Für das Selbststudium, z.B. zur Optimierung, eignet sich ein einfacher Kassettenrecorder, ein Mikro und viel Geduld. Worte, Sätze, Texte beim Sprechen aufnehmen, abhören – überprüfen. Wenn schon möglich selbst oder mit der/dem TrainerIn in der nächsten Stunde klären, woran es liegt, dass das au, das o oder das a noch nicht sauber und richtig klingt, dann wieder üben … allein und in den Trainings unter Anleitung.
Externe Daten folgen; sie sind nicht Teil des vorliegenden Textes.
This design comes from an exercise in tuning for small area on the open sky130 flow, not from production work.
The RTL was checked by simulation tests, not by an equivalence proof against the original design.
Power is estimated from default activity; no workload was simulated.

==> flow/design.v <==
package motion_pkg;
    typedef logic [32-1:0] word_t;
    typedef logic [4-1:0] reg_adr_t;
    typedef logic signed [32-1:0] velocity_t;
    typedef logic [32-1:0] phase_t;
    typedef logic signed [32-1:0] position_t;
    function automatic word_t dec(input word_t a);
        logic b;
        b = 1'b1;
        for (int i = 0; i < 32; i++) begin
            dec[i] = a[i] ^ b;
            b      = b & ~a[i];
        end
    endfunction
    function automatic word_t inc(input word_t a, input logic ci);
        logic c;
        c = ci;
        for (int i = 0; i < 32; i++) begin
            inc[i] = a[i] ^ c;
            c      = c & a[i];
        end
    endfunction
    function automatic word_t incdec(input word_t a, input logic dn, input logic ci);
        logic c;
        c = ci;
        for (int i = 0; i < 32; i++) begin
            incdec[i] = a[i] ^ c;
            c         = c & (a[i] ^ dn);
        end
    endfunction
    function automatic logic [32:0] add(input word_t a, input word_t b,
                                                    input logic ci);
        logic c;
        c = ci;
        for (int i = 0; i < 32; i++) begin
            add[i] = a[i] ^ b[i] ^ c;
            c      = (a[i] & b[i]) | (c & (a[i] ^ b[i]));
        end
        add[32] = c;
    endfunction
    function automatic logic [32:0] add_cs(input word_t a, input word_t b,
                                                       input logic ci);
        localparam int L = 18;
        logic  c, c0, c1;
        word_t s0, s1;
        c = ci;
        for (int i = 0; i < L; i++) begin
            add_cs[i] = a[i] ^ b[i] ^ c;
            c         = (a[i] & b[i]) | (c & (a[i] ^ b[i]));
        end
        c0 = 1'b0;
        c1 = 1'b1;
        s0 = '0;
        s1 = '0;
        for (int i = L; i < 32; i++) begin
            s0[i] = a[i] ^ b[i] ^ c0;
            c0    = (a[i] & b[i]) | (c0 & (a[i] ^ b[i]));
            s1[i] = a[i] ^ b[i] ^ c1;
            c1    = (a[i] & b[i]) | (c1 & (a[i] ^ b[i]));
        end
        for (int i = L; i < 32; i++) begin
            add_cs[i] = c ? s1[i] : s0[i];
        end
        add_cs[32] = c ? c1 : c0;
    endfunction
endpackage
`timescale 1ns/1ns
module motion_regs (
    input  logic                     clk,
    input  logic                     rst,
    input  logic                     wb_cyc,
    input  logic                     wb_stb,
    input  logic                     wb_we,
    input  motion_pkg::reg_adr_t     wb_adr,
    input  motion_pkg::word_t        wb_wdata,
    input  logic                     busy,
    input  logic                     done,
    input  logic                     abort,
    input  logic                     es_level,
    input  motion_pkg::position_t    pos0,
    input  motion_pkg::position_t    pos1,
    output motion_pkg::word_t        wb_rdata,
    output logic                     wb_ack,
    output motion_pkg::word_t        dt,
    output motion_pkg::word_t        steps,
    output motion_pkg::velocity_t    vel0,
    output motion_pkg::velocity_t    vel1,
    output motion_pkg::word_t        pulse_n,
    output logic                     start,
    output logic                     abort_en,
    output logic                     es_pol,
    output logic                     irq,
    output logic [2-1:0]  ctrl_inv,
    output logic [2-1:0]  axis_en
);
    motion_pkg::word_t ctrl;
    motion_pkg::word_t wdata;
    logic [7:0]        sel_q;        
    logic [3:0]        st_q;         
    logic              done_st;
    logic              aborted_st;
    logic              req;
    logic              wr_en;
    localparam int S_CTRL  = 0;
    localparam int S_DT    = 1;
    localparam int S_STEPS = 2;
    localparam int S_VEL0  = 3;
    localparam int S_VEL1  = 4;
    localparam int S_PULSE = 5;
    localparam int S_POS0  = 6;
    localparam int S_POS1  = 7;
    assign req   = wb_cyc & wb_stb & ~wb_ack;
    assign wr_en = wb_cyc & wb_stb & wb_we & wb_ack;  
    assign wdata = wb_wdata & {32{~rst}};
    always_ff @(posedge clk) begin
        sel_q[S_CTRL]  <= (wb_adr == 4'd0);
        sel_q[S_DT]    <= (wb_adr == 4'd1);
        sel_q[S_STEPS] <= (wb_adr == 4'd2);
        sel_q[S_VEL0]  <= (wb_adr == 4'd3);
        sel_q[S_VEL1]  <= (wb_adr == 4'd4);
        sel_q[S_PULSE] <= (wb_adr == 4'd5);
        sel_q[S_POS0]  <= (wb_adr == 4'd7);
        sel_q[S_POS1]  <= (wb_adr == 4'd8);
        st_q <= {es_level, aborted_st, done_st, busy} & {4{wb_adr == 4'd6}};
    end
    assign wb_rdata = ({32{sel_q[S_CTRL]}}  & ctrl)
                    | ({32{sel_q[S_DT]}}    & dt)
                    | ({32{sel_q[S_STEPS]}} & steps)
                    | ({32{sel_q[S_VEL0]}}  & vel0)
                    | ({32{sel_q[S_VEL1]}}  & vel1)
                    | ({32{sel_q[S_PULSE]}} & pulse_n)
                    | ({32{sel_q[S_POS0]}}  & pos0)
                    | ({32{sel_q[S_POS1]}}  & pos1)
                    | {28'd0, st_q};
    always_ff @(posedge clk) begin
        wb_ack <= req & ~rst;
        start  <= wr_en & (wb_adr == 4'd9) & ~rst;
    end
    always_ff @(posedge clk) begin
        if (rst | (wr_en & sel_q[S_CTRL]))  ctrl    <= wdata;
        if (rst | (wr_en & sel_q[S_DT]))    dt      <= wdata;
        if (rst | (wr_en & sel_q[S_STEPS])) steps   <= wdata;
        if (rst | (wr_en & sel_q[S_VEL0]))  vel0    <= wdata;
        if (rst | (wr_en & sel_q[S_VEL1]))  vel1    <= wdata;
        if (rst | (wr_en & sel_q[S_PULSE])) pulse_n <= wdata;
    end
    always_ff @(posedge clk) begin
        if (rst) begin
            done_st    <= 1'b0;
            aborted_st <= 1'b0;
        end else begin
            if (wr_en && (wb_adr == 4'd6)) begin
                done_st    <= 1'b0;
                aborted_st <= 1'b0;
            end
            if (done) done_st <= 1'b1;
            if (abort && busy) aborted_st <= 1'b1;
        end
    end
    assign irq      = done_st | aborted_st;
    assign axis_en  = {ctrl[1], ctrl[0]};
    assign ctrl_inv = {ctrl[3], ctrl[2]};
    assign abort_en = ctrl[4];
    assign es_pol   = ctrl[5];
endmodule
`timescale 1ns/1ns
module step_tick_gen (
    input  logic               clk,
    input  logic               rst,
    input  logic               start,
    input  logic               abort,
    input  motion_pkg::word_t  dt,
    input  motion_pkg::word_t  steps,
    output logic               tick,
    output logic               busy,
    output logic               done
);
    motion_pkg::word_t dt_q;       
    motion_pkg::word_t cnt_n;      
    motion_pkg::word_t remain_n;   
    logic              launch;
    logic              more;
    logic              fire;
    logic              hold;
    assign launch = start & ~busy & ~done;
    assign more   = ~&remain_n;
    assign fire   = busy & ~abort & more & (&cnt_n[31:1]);
    assign hold   = busy & ~abort & more;    
    always_ff @(posedge clk) begin
        if (rst) begin
            busy <= 1'b0;
            done <= 1'b0;
            tick <= 1'b0;
        end else begin
            busy <= launch | hold;
            done <= busy & ~abort & ~more;
            tick <= fire;
        end
    end
    always_ff @(posedge clk) begin
        if (!hold) dt_q <= dt;
    end
    always_ff @(posedge clk) begin
        if (launch) remain_n <= ~steps;
        else        remain_n <= motion_pkg::inc(remain_n, fire);
        if (launch | fire) cnt_n <= ~dt_q;
        else               cnt_n <= motion_pkg::inc(cnt_n, 1'b1);
    end
endmodule
`timescale 1ns/1ns
module axis_rate_gen (
    input  logic                   clk,
    input  logic                   rst,
    input  logic                   start,
    input  logic                   tick,
    input  logic                   enable,
    input  logic                   invert,
    input  motion_pkg::velocity_t  vel,
    output logic                   step_req,
    output logic                   step_dir,
    output motion_pkg::position_t  pos
);
    localparam int LO = 16;
    localparam int HI = 32 - LO;
    logic [LO-1:0]      ph_lo;
    logic [HI-1:0]      ph_hi;
    logic               ph_k;
    motion_pkg::phase_t mag;         
    logic [LO-1:0]      s_lo;
    logic [HI-1:0]      s_hi;
    logic               c_lo;
    logic               c_hi;
    logic               c;
    logic               wrap;        
    logic               neg;
    logic               neg_q;
    assign neg = vel[31];
    assign mag = vel ^ {32{neg}};
    always_comb begin
        c = neg;
        for (int i = 0; i < LO; i++) begin
            s_lo[i] = ph_lo[i] ^ mag[i] ^ c;
            c       = (ph_lo[i] & mag[i]) | (c & (ph_lo[i] ^ mag[i]));
        end
        c_lo = c;
        c = ph_k;
        for (int i = 0; i < HI; i++) begin
            s_hi[i] = ph_hi[i] ^ mag[LO+i] ^ c;
            c       = (ph_hi[i] & mag[LO+i]) | (c & (ph_hi[i] ^ mag[LO+i]));
        end
        c_hi = c;
        wrap = c_lo & (&s_hi);
    end
    always_ff @(posedge clk) begin
        if (start) begin
            ph_lo <= '0;
            ph_hi <= '0;
            ph_k  <= 1'b0;
        end else if (tick && enable) begin
            ph_lo <= s_lo;
            ph_hi <= wrap ? '0 : s_hi;
            ph_k  <= c_lo & ~wrap;
        end
        step_req <= tick & enable & ~start & (c_hi | wrap) & ~rst;
        step_dir <= ~neg ^ invert;   
        neg_q    <= neg;
    end
    always_ff @(posedge clk) begin
        if (rst) pos <= '0;
        else     pos <= motion_pkg::incdec(pos, neg_q, step_req);
    end
endmodule
`timescale 1ns/1ns
module step_pulse_gen (
    input  logic               clk,
    input  logic               rst,
    input  logic               step_req,
    input  logic               step_dir,
    input  motion_pkg::word_t  pulse_n,
    output logic               step,
    output logic               dir
);
    logic              setup1;   
    logic              setup2;   
    motion_pkg::word_t cnt_n;    
    always_ff @(posedge clk) begin
        if (rst) begin
            setup1 <= 1'b0;
            setup2 <= 1'b0;
            step   <= 1'b0;
            dir    <= 1'b0;
        end else begin
            setup1 <= step_req;
            setup2 <= setup1 & ~step_req;
            if (step_req) dir <= step_dir;
            if (!step_req) begin
                if (setup2)                                 step <= 1'b1;
                else if (!setup1 && (&cnt_n[31:1]))      step <= 1'b0;
            end
        end
    end
    always_ff @(posedge clk) begin
        if (setup2) cnt_n <= ~pulse_n;
        else        cnt_n <= motion_pkg::inc(cnt_n, 1'b1);
    end
endmodule
`timescale 1ns/1ns
module endstop_guard (
    input  logic  clk,
    input  logic  rst,
    input  logic  endstop,
    input  logic  es_pol,
    input  logic  abort_en,
    output logic  es_level,
    output logic  abort
);
    logic       sync_a;
    logic       sync_b;
    logic [1:0] db_cnt;    
    always_ff @(posedge clk) begin
        if (rst) begin
            sync_a <= 1'b0;
            sync_b <= 1'b0;
        end else begin
            sync_a <= endstop;
            sync_b <= sync_a;
        end
    end
    always_ff @(posedge clk) begin
        if (rst) begin
            es_level <= 1'b0;
        end else if (sync_b != es_level && db_cnt == 2'(4 - 1)) begin
            es_level <= sync_b;
        end
    end
    always_ff @(posedge clk) begin
        if (rst || sync_b == es_level) db_cnt <= '0;
        else                           db_cnt <= db_cnt + 1'b1;
    end
    assign abort = abort_en & (es_level == es_pol);
endmodule
`timescale 1ns/1ns
module motion_top (
    input  logic                     clk,
    input  logic                     rst,
    input  logic                     wb_cyc,
    input  logic                     wb_stb,
    input  logic                     wb_we,
    input  motion_pkg::reg_adr_t     wb_adr,
    input  motion_pkg::word_t        wb_wdata,
    output motion_pkg::word_t        wb_rdata,
    output logic                     wb_ack,
    input  logic                     endstop,
    output logic [2-1:0]  mot_step,
    output logic [2-1:0]  mot_dir,
    output logic [2-1:0]  mot_enable,
    output logic                     irq
);
    motion_pkg::word_t      dt;
    motion_pkg::word_t      steps;
    motion_pkg::word_t      pulse_n;
    motion_pkg::velocity_t  vel0;
    motion_pkg::velocity_t  vel1;
    motion_pkg::position_t  pos0;
    motion_pkg::position_t  pos1;
    logic                   start;
    logic                   tick;
    logic                   busy;
    logic                   done;
    logic                   abort;
    logic                   abort_en;
    logic                   es_pol;
    logic                   es_level;
    logic [2-1:0] ctrl_inv;
    logic [2-1:0] axis_en;
    logic [2-1:0] step_req;
    logic [2-1:0] step_dir;
    assign mot_enable = ~axis_en;    
    motion_regs i_motion_regs (
        .clk(clk), .rst(rst),
        .wb_cyc(wb_cyc), .wb_stb(wb_stb), .wb_we(wb_we),
        .wb_adr(wb_adr), .wb_wdata(wb_wdata),
        .busy(busy), .done(done), .abort(abort), .es_level(es_level),
        .pos0(pos0), .pos1(pos1),
        .wb_rdata(wb_rdata), .wb_ack(wb_ack),
        .dt(dt), .steps(steps), .vel0(vel0), .vel1(vel1), .pulse_n(pulse_n),
        .start(start), .abort_en(abort_en), .es_pol(es_pol), .irq(irq),
        .ctrl_inv(ctrl_inv), .axis_en(axis_en)
    );
    step_tick_gen i_step_tick_gen (
        .clk(clk), .rst(rst), .start(start), .abort(abort),
        .dt(dt), .steps(steps),
        .tick(tick), .busy(busy), .done(done)
    );
    endstop_guard i_endstop_guard (
        .clk(clk), .rst(rst), .endstop(endstop), .es_pol(es_pol),
        .abort_en(abort_en), .es_level(es_level), .abort(abort)
    );
    axis_rate_gen i_axis_rate_gen_0 (
        .clk(clk), .rst(rst), .start(start), .tick(tick),
        .enable(axis_en[0]), .invert(ctrl_inv[0]), .vel(vel0),
        .step_req(step_req[0]), .step_dir(step_dir[0]), .pos(pos0)
    );
    axis_rate_gen i_axis_rate_gen_1 (
        .clk(clk), .rst(rst), .start(start), .tick(tick),
        .enable(axis_en[1]), .invert(ctrl_inv[1]), .vel(vel1),
        .step_req(step_req[1]), .step_dir(step_dir[1]), .pos(pos1)
    );
    step_pulse_gen i_step_pulse_gen_0 (
        .clk(clk), .rst(rst), .step_req(step_req[0]), .step_dir(step_dir[0]),
        .pulse_n(pulse_n), .step(mot_step[0]), .dir(mot_dir[0])
    );
    step_pulse_gen i_step_pulse_gen_1 (
        .clk(clk), .rst(rst), .step_req(step_req[1]), .step_dir(step_dir[1]),
        .pulse_n(pulse_n), .step(mot_step[1]), .dir(mot_dir[1])
    );
endmodule
==> flow/flow/run.sh <==
#!/bin/bash
# Layout flow: the standard synthesis, then the standard ORFS steps with
# one-cell (buf_1) port buffers and a clock tree of clkbuf_8 leaves without
# dummy loads. Each step's full output goes to a log file in this folder
# (and ORFS's own per-stage logs under orfs/logs).
set -euo pipefail

bash standard.sh synth > synth.log 2>&1

CTS="-sink_clustering_enable -repair_clock_nets -dont_use_dummy_load"
CTS="$CTS -buf_list {sky130_fd_sc_hd__clkbuf_8}"
CTS="$CTS -sink_clustering_size 16 -sink_clustering_max_diameter 50"

bash standard.sh \
    "BUFFER_PORTS_ARGS=-buffer_cell sky130_fd_sc_hd__buf_1" \
    "CTS_ARGS=$CTS" \
    finish > layout.log 2>&1
==> flow/standard.sh <==
#!/bin/bash
# synth_recipe.tcl (not shown) runs the flow's synth.tcl, then flattens the netlist and writes it again
# the make line also repeats each setting of config.mk as NAME=value (left out here)
make -C /OpenROAD-flow-scripts/flow DESIGN_CONFIG=/design/flow/config.mk WORK_HOME=/design/flow/orfs CLKGATE_MAP_FILE= SYNTH_SCRIPT=/design/flow/synth_recipe.tcl "${@:-finish}"
==> flow/config.mk <==
export PLATFORM = sky130hd
export DESIGN_NAME = motion_top
export DESIGN_NICKNAME = motion_top
export VERILOG_FILES = /design/flow/design.v
export SDC_FILE = /design/flow/constraint.sdc
export NUM_CORES = 4
export LEC_CHECK = 0
export ABC_AREA = 1
export CAP_MARGIN = 0
export CORE_MARGIN = 2
export CORE_UTILIZATION = 85
export PLACE_DENSITY = 0.92
export SLEW_MARGIN = 0
==> flow/constraint.sdc <==
create_clock -name core_clock -period 10.0 [get_ports {clk}]
set_input_delay 2.0000 -clock core_clock [delete_from_list [all_inputs] [get_ports {clk}]]
set_output_delay 2.0000 -clock core_clock [all_outputs]
set_load 0.01 [all_outputs]
==> impl_metrics.yaml, run 1 <==
global_routing:
  grt_max_degree: 67
  antenna_found_initial: 1
  grt_pass1_vias: 18000
  overflow: 0
  grt_usage_pct: 46.7
  grt_pass1_wl_mm: 99.5
floorplanning:
  rows: 60
  initial_core_util_pct: 86.2
  dieWidth_um: 169
  io_pins: 82
  die_h_um: 169
  core_um2: 26800
  fp.dieArea_um2: 28500
clock_tree:
  cts_root_buf: "clkbuf_8"
  cts_resized: 0
  clock-sinks: 520
  cts_hold_buf: 0
  cts_buffers: 42
  postCtsSetupBuffers: 0
  cts_tree: "done"
  clock_path_buffers: 3
  h-tree-depth: 2
  clk_pin_slew_ps: 90
  worstSkewPairLatency_ps: 580
timing:
  slew_headroom_pct: 18.5
  setup_viol: 0
  min_period_over_period_pct: 90.2
  fmax_ghz: 0.111
  setup_ws_ps: 985
  setup_tns_ps: 0
  fin_crit_ps: 9020
  whs_ps: 425
  rsz0062_at_grt: "no"
  worst_pin_slew_ps: 1220
  maxSlewViolCount: 0
  finalHoldViolCount: 0
  fin_skew_ps: 45.6
setup_path:
  critPathRequiredTime_ps: 10430
  path_common_cell: "ha_1"
  critPathKind: "reg2reg"
  critPathSlowestCell: "nor4_1"
  max_stage_delay_ps: 550
  worstSetupEndpointType: "register"
  start_kind: "register"
  crit_fanout: 34
  arrival_ps: 9440
layout:
  fin_nets: 2551
  final_core_util_pct: 90.2
  syn_to_final_growth_pct: 4.67
  drive_above_1_share_pct: 4.82
  instances_no_fill: 2665
placed_design:
  globalplace.congestion: 0.920
  dp_hpwl_mm: 46.0
  place_ws_ps: 1220
  port-buffer-count: 81
  dpl.cell_count: 2622
synthesis:
  ys_seq_elements: 520
  synth.distinct_cells: 44
  mappedNetlistNets: 2507
  syn_inst: 2281
  syn_avg_cell_area_um2: 10.1
  syn_area_um2: 23100
  yosys_warnings: 5
  yosysSeqAreaShare_pct: 54.8
power_and_ir_drop:
  p_per_area_nw_per_um2: 171
  leakagePower_nw: 9.80
  vdd_ir_drop_max_mv: 0.139
drt:
  postRouteAntennaNets: 0
  drtPass1Iterations: 6
  drt_iter0_drc: 2661
  via_count: 18200
  drc_errors: 0
  wire_per_inst_um: 24.7
  detail_route.vias_per_cell: 6.84
  wl_mm: 65.8
job:
  cap_violations: 0
status:
  status: "finished clean"
hold_path:
  hold_path_class: "reg2reg"
==> flip-flops by register name, indices dropped and copies added, names as in the netlist, 32 cells and up <==
| register | flops |
|---|---|
| i_axis_rate_gen_0.pos | 32 |
| i_axis_rate_gen_1.pos | 32 |
| i_motion_regs.ctrl | 32 |
| i_motion_regs.dt | 32 |
| i_motion_regs.pulse_n | 32 |
| i_motion_regs.steps | 32 |
| i_motion_regs.vel0 | 32 |
| i_motion_regs.vel1 | 32 |
| i_step_pulse_gen_0.cnt_n | 32 |
| i_step_pulse_gen_1.cnt_n | 32 |
| i_step_tick_gen.cnt_n | 32 |
| i_step_tick_gen.dt_q | 32 |
| i_step_tick_gen.remain_n | 32 |
==> kinds of logic (layout without fill, tap and decap cells) <==
family | count (synthesis) | count (layout) | share of synthesized area (%)
AND/OR/NAND/NOR | 701 | 701 | 13.6
multiplexers | 1 | 1 | 0.0433
other | 0 | 1 | 0
adder cells (fa/ha/maj) | 184 | 184 | 11.9
XOR/XNOR | 67 | 67 | 2.54
buffers and inverters | 309 | 351 | 5.21
AO/OA/AOI/OAI | 499 | 499 | 11.9
flip-flops | 520 | 520 | 54.8
==> worst max-delay path, delay by kind of cell, from the launching register on <==
family	cells	cell delay (ps)
fa+ha+maj	31	6600
xor+xnor	1	140
simple gates	6	1170
flops	1	380
compound gates	1	120
buf+inv	1	440
==> layout make-up <==
cell class              instances  area (µm²)
flip-flops and latches        520       12700
multi-input cells            1452        9260
fillers                      1115        2620
inverters                     202         758
clock buffers                  42         578
repair buffers                107         500
well taps                     341         427
diodes                          1        2.50
==> report_power, final <==
group          total, mW  switching, mW  internal (mW)
Sequential          2.51          0.119           2.39
Combinational      0.602          0.376          0.226
Clock               1.03          0.648          0.378
==> Yosys cell counts (all sizes together) <==
cell type,count,area (µm²)
a221oi,39,342
or2,2,12.5
fa,60,1200
a32o,1,10.0
ha,124,1550
mux2i,1,10.0
o21bai,2,15.0
edfxtp,224,6730
o22ai,9,56.3
o21a,2,15.0
nor3,15,75.1
a22o,8,70.1
o2111ai,2,17.5
nand2,386,1460
dfxtp,296,5930
inv,196,736
nand4,65,483
nand3,65,360
o221ai,11,96.3
a21oi,168,841
o21ai,255,1280
buf,20,119
xnor2,31,272
or4,1,7.51
a211oi,2,15.0
xor2,36,315
nand2b,1,6.26
nor2,158,681
clkbuf,87,327
nor4,8,50.1
clkinv,6,22.5
==> per-stage QoR <==
step	cell area (µm²)	power, mW
after floorplan	23100	2.90
after global placement	23600	3.05
after detailed placement	23600	3.12
after CTS	24200	4.10
after global routing	24200	4.26
final	24200	4.14
==> cell usage in the layout, fill, tap and decap left out, drive strengths merged <==
cell / synthesis / final
o22ai: 9 / 9
nand2b: 1 / 1
xor2: 36 / 36
buf: 20 / 106
fa: 60 / 60
a22o: 8 / 8
xnor2: 31 / 31
a21oi: 168 / 168
nor2: 158 / 158
a221oi: 39 / 39
nand2: 386 / 386
nand4: 65 / 65
mux2i: 1 / 1
or2: 2 / 2
nor3: 15 / 15
edfxtp: 224 / 224
clkinv: 6 / 6
o221ai: 11 / 11
a211oi: 2 / 2
inv: 196 / 196
dfxtp: 296 / 296
nor4: 8 / 8
or4: 1 / 1
o2111ai: 2 / 2
a32o: 1 / 1
o21bai: 2 / 2
o21a: 2 / 2
diode: 0 / 1
nand3: 65 / 65
clkbuf: 87 / 43
o21ai: 255 / 255
ha: 124 / 124
==> layer usage <==
metal  vias up  track usage (%)  share of wire [%]
li1       7873                -                  -
met5         -                0                  0
met4         0             32.5                8.8
met2      1516             76.1                 47
met1      8449             56.3                 33
met3       397             9.40                 12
Der gute, methodisch-didaktisch passende Trainingsansatz und -aufbau ist hier sehr wichtig. Wir lernen gut über Hören. Ein Erfolg stellt sich daher sicherer und rascher ein, wenn ich im Training immer wieder die richtige Aussprache hören, mich daran gewöhnen kann. Dazu können und sollen auch die Hörbeispiele in diesem Leitfaden genutzt werden.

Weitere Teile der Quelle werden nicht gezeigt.